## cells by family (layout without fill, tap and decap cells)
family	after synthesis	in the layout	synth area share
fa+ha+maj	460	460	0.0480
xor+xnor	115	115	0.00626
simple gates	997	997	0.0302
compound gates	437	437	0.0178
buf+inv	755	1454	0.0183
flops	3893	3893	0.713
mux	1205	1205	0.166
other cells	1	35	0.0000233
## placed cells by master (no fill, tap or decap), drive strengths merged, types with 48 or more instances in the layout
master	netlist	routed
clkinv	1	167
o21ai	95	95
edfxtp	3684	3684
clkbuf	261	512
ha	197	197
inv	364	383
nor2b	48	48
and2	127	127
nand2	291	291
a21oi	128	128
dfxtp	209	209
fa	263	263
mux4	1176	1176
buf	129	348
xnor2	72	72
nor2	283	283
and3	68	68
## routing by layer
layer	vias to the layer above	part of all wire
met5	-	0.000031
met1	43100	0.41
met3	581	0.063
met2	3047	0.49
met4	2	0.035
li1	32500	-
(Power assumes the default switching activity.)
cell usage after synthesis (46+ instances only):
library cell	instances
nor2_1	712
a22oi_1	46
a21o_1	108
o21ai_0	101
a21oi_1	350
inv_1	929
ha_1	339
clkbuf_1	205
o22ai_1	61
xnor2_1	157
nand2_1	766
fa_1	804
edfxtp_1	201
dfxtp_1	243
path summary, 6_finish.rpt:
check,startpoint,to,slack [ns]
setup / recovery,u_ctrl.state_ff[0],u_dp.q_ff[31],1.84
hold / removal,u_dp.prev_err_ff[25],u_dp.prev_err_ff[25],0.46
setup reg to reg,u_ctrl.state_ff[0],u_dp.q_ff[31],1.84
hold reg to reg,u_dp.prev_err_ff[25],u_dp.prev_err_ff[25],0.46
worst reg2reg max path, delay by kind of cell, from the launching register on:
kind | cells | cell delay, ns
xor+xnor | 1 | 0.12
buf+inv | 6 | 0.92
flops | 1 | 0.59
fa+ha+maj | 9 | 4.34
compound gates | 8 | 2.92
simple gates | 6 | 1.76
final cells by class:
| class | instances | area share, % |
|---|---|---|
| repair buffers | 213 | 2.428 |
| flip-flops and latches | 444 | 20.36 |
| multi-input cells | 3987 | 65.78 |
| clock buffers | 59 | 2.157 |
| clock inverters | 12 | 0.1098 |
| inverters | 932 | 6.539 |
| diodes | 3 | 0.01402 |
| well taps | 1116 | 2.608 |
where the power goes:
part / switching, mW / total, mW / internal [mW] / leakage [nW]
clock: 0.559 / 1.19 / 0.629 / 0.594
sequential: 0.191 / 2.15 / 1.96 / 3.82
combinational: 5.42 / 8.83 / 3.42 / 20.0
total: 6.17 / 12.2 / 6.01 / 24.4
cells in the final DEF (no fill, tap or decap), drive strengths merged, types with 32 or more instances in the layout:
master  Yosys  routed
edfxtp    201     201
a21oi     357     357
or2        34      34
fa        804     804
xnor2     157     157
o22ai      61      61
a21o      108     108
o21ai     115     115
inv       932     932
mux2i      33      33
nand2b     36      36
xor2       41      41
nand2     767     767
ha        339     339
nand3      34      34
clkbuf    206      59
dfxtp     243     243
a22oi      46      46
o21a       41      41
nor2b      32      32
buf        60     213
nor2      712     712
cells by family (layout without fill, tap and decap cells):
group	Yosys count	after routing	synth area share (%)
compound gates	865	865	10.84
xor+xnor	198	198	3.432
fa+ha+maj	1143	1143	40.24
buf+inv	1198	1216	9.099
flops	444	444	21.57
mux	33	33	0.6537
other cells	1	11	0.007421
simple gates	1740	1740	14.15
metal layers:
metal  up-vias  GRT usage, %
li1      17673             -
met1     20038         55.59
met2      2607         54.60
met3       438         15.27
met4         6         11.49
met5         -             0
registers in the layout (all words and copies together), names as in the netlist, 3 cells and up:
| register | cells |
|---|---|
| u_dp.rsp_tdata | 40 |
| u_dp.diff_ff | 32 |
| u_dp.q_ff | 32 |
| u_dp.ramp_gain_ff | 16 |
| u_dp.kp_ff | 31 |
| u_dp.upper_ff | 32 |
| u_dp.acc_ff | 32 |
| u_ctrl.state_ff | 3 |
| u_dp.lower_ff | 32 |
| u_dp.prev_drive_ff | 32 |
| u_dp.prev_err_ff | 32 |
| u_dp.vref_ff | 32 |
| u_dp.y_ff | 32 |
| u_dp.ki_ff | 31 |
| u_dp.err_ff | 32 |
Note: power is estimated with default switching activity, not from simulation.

Goal of the exercise: Up to and including the line with "where the power", print every line of the material above, starting from its first line, exactly.

Response area:
## cells by family (layout without fill, tap and decap cells)
family	after synthesis	in the layout	synth area share
fa+ha+maj	460	460	0.0480
xor+xnor	115	115	0.00626
simple gates	997	997	0.0302
compound gates	437	437	0.0178
buf+inv	755	1454	0.0183
flops	3893	3893	0.713
mux	1205	1205	0.166
other cells	1	35	0.0000233
## placed cells by master (no fill, tap or decap), drive strengths merged, types with 48 or more instances in the layout
master	netlist	routed
clkinv	1	167
o21ai	95	95
edfxtp	3684	3684
clkbuf	261	512
ha	197	197
inv	364	383
nor2b	48	48
and2	127	127
nand2	291	291
a21oi	128	128
dfxtp	209	209
fa	263	263
mux4	1176	1176
buf	129	348
xnor2	72	72
nor2	283	283
and3	68	68
## routing by layer
layer	vias to the layer above	part of all wire
met5	-	0.000031
met1	43100	0.41
met3	581	0.063
met2	3047	0.49
met4	2	0.035
li1	32500	-
(Power assumes the default switching activity.)
cell usage after synthesis (46+ instances only):
library cell	instances
nor2_1	712
a22oi_1	46
a21o_1	108
o21ai_0	101
a21oi_1	350
inv_1	929
ha_1	339
clkbuf_1	205
o22ai_1	61
xnor2_1	157
nand2_1	766
fa_1	804
edfxtp_1	201
dfxtp_1	243
path summary, 6_finish.rpt:
check,startpoint,to,slack [ns]
setup / recovery,u_ctrl.state_ff[0],u_dp.q_ff[31],1.84
hold / removal,u_dp.prev_err_ff[25],u_dp.prev_err_ff[25],0.46
setup reg to reg,u_ctrl.state_ff[0],u_dp.q_ff[31],1.84
hold reg to reg,u_dp.prev_err_ff[25],u_dp.prev_err_ff[25],0.46
worst reg2reg max path, delay by kind of cell, from the launching register on:
kind | cells | cell delay, ns
xor+xnor | 1 | 0.12
buf+inv | 6 | 0.92
flops | 1 | 0.59
fa+ha+maj | 9 | 4.34
compound gates | 8 | 2.92
simple gates | 6 | 1.76
final cells by class:
| class | instances | area share, % |
|---|---|---|
| repair buffers | 213 | 2.428 |
| flip-flops and latches | 444 | 20.36 |
| multi-input cells | 3987 | 65.78 |
| clock buffers | 59 | 2.157 |
| clock inverters | 12 | 0.1098 |
| inverters | 932 | 6.539 |
| diodes | 3 | 0.01402 |
| well taps | 1116 | 2.608 |
where the power goes:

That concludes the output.